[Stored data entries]

----------

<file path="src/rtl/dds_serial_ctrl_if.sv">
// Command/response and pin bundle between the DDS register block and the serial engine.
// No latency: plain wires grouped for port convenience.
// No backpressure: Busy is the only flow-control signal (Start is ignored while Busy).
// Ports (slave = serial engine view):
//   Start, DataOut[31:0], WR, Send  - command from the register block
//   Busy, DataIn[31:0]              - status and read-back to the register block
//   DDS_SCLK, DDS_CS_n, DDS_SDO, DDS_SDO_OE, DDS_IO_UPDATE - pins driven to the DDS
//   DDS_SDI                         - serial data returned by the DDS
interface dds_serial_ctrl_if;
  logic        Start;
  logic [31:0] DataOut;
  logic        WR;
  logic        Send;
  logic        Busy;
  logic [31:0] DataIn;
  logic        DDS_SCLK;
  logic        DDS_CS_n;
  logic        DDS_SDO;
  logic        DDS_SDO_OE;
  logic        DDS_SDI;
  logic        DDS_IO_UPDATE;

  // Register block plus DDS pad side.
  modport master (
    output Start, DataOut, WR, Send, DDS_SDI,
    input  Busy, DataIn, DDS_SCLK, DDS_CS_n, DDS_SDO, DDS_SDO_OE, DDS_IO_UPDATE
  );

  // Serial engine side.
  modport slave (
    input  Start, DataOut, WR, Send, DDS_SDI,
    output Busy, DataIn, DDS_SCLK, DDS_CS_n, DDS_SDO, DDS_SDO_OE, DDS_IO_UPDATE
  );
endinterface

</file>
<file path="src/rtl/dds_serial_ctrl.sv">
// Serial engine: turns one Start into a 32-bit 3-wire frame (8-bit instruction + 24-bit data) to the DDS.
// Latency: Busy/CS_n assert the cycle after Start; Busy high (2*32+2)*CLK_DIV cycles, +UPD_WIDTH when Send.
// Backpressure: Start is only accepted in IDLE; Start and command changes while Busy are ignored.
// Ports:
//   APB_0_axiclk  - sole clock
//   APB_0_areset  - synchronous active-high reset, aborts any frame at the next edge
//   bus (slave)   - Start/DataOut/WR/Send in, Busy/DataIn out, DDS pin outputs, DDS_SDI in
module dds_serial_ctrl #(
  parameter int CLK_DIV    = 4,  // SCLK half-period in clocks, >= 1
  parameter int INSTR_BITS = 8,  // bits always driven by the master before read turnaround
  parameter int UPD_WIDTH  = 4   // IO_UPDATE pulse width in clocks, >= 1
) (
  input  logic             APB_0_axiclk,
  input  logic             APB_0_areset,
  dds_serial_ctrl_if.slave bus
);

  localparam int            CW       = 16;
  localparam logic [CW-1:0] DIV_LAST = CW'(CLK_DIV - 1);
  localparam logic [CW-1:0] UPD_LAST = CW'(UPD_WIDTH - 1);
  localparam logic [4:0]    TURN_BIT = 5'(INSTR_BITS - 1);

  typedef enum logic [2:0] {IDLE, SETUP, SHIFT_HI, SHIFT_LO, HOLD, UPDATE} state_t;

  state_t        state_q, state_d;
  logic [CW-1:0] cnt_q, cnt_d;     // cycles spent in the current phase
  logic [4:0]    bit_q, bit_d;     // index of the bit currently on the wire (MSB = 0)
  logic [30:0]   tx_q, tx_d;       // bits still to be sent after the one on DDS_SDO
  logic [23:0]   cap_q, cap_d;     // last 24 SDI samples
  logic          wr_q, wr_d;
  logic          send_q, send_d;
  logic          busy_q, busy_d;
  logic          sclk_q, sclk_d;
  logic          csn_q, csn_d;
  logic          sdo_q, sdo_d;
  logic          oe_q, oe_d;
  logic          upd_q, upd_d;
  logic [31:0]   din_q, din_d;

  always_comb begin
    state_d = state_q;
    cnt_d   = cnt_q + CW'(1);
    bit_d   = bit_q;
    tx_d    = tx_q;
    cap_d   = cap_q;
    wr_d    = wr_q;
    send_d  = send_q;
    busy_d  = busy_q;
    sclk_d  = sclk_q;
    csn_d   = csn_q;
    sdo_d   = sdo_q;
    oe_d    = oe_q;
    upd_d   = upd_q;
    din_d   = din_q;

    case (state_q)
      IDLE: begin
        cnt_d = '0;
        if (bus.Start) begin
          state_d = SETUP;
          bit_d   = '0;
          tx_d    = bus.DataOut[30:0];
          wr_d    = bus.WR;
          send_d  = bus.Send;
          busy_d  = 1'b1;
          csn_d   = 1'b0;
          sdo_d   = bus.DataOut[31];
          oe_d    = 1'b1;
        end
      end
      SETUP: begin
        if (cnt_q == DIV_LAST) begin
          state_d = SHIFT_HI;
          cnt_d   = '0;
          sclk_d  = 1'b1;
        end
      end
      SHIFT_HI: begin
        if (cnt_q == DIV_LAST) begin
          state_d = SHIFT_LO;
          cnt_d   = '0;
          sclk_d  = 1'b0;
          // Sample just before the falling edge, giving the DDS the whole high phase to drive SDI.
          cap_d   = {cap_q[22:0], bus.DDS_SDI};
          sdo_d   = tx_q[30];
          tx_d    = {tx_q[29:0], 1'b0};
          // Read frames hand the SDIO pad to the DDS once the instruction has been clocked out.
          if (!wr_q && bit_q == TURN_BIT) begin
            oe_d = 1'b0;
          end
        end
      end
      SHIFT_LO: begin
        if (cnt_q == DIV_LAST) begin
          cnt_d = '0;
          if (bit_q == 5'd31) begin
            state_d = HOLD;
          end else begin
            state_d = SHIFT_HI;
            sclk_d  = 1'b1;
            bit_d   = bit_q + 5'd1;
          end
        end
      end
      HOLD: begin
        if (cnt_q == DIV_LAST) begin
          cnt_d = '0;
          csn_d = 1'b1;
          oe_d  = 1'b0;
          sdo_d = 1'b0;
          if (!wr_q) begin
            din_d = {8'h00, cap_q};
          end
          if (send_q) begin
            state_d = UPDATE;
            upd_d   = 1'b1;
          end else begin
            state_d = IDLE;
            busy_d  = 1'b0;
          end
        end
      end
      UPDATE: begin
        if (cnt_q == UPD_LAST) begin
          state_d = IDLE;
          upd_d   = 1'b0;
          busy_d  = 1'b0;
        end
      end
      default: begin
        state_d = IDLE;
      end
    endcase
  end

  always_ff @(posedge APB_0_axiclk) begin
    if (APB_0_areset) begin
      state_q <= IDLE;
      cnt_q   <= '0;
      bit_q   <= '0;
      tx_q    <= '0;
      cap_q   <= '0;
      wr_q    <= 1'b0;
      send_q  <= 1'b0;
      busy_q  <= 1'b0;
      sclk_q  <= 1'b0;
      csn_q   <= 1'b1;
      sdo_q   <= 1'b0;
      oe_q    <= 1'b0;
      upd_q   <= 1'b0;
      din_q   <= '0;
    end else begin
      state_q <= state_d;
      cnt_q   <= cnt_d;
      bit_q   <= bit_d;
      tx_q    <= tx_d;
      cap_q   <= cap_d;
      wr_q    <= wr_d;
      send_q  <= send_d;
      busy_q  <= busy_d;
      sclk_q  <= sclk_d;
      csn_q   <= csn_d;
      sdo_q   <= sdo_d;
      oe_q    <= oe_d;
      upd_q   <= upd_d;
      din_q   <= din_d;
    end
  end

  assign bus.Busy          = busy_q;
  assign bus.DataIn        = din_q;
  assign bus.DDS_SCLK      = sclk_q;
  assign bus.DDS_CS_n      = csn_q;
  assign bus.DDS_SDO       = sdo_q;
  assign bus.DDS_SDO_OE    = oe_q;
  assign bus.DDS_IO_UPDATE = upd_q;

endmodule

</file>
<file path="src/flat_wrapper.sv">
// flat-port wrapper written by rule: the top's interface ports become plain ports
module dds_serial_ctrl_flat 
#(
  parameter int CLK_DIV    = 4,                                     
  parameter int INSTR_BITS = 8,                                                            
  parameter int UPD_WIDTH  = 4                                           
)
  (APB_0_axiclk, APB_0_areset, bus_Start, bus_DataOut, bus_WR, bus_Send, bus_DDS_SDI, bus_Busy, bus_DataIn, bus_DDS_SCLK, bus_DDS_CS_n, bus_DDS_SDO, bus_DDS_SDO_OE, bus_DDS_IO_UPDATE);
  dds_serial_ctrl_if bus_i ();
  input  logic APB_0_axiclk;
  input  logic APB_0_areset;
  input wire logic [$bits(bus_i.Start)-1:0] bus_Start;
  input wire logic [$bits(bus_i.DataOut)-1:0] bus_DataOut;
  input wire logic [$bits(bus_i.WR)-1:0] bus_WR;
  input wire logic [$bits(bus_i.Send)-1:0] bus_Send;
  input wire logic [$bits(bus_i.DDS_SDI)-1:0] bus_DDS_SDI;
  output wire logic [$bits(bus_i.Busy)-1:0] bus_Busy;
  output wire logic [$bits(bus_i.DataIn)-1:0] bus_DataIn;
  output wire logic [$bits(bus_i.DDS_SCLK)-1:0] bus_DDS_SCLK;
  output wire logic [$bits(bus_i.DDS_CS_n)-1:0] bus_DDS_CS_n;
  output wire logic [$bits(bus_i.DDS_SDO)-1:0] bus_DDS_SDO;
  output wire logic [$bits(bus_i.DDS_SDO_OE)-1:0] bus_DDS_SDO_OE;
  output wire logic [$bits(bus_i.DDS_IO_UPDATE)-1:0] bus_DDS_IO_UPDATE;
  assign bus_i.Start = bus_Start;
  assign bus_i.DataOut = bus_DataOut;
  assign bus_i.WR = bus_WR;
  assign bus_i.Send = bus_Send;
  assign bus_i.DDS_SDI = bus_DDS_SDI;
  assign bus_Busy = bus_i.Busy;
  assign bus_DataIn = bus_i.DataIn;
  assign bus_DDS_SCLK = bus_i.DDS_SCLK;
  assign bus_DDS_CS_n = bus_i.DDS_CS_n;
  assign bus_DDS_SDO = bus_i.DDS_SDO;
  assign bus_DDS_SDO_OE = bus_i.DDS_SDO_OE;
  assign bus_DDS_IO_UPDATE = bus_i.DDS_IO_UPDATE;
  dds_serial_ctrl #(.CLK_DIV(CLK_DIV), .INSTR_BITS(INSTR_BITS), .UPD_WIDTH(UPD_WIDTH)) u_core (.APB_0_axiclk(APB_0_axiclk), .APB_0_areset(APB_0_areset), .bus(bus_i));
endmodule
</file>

----------

**ACTIVITY**
Taking the line containing "output wire logic [$bits(bus_i.DDS_SCLK)-1:0]" as the first, please return it and every line after it through the end of the entries, exactly and only those.

**RESULT OF THIS EXERCISE**
  output wire logic [$bits(bus_i.DDS_SCLK)-1:0] bus_DDS_SCLK;
  output wire logic [$bits(bus_i.DDS_CS_n)-1:0] bus_DDS_CS_n;
  output wire logic [$bits(bus_i.DDS_SDO)-1:0] bus_DDS_SDO;
  output wire logic [$bits(bus_i.DDS_SDO_OE)-1:0] bus_DDS_SDO_OE;
  output wire logic [$bits(bus_i.DDS_IO_UPDATE)-1:0] bus_DDS_IO_UPDATE;
  assign bus_i.Start = bus_Start;
  assign bus_i.DataOut = bus_DataOut;
  assign bus_i.WR = bus_WR;
  assign bus_i.Send = bus_Send;
  assign bus_i.DDS_SDI = bus_DDS_SDI;
  assign bus_Busy = bus_i.Busy;
  assign bus_DataIn = bus_i.DataIn;
  assign bus_DDS_SCLK = bus_i.DDS_SCLK;
  assign bus_DDS_CS_n = bus_i.DDS_CS_n;
  assign bus_DDS_SDO = bus_i.DDS_SDO;
  assign bus_DDS_SDO_OE = bus_i.DDS_SDO_OE;
  assign bus_DDS_IO_UPDATE = bus_i.DDS_IO_UPDATE;
  dds_serial_ctrl #(.CLK_DIV(CLK_DIV), .INSTR_BITS(INSTR_BITS), .UPD_WIDTH(UPD_WIDTH)) u_core (.APB_0_axiclk(APB_0_axiclk), .APB_0_areset(APB_0_areset), .bus(bus_i));
endmodule
</file>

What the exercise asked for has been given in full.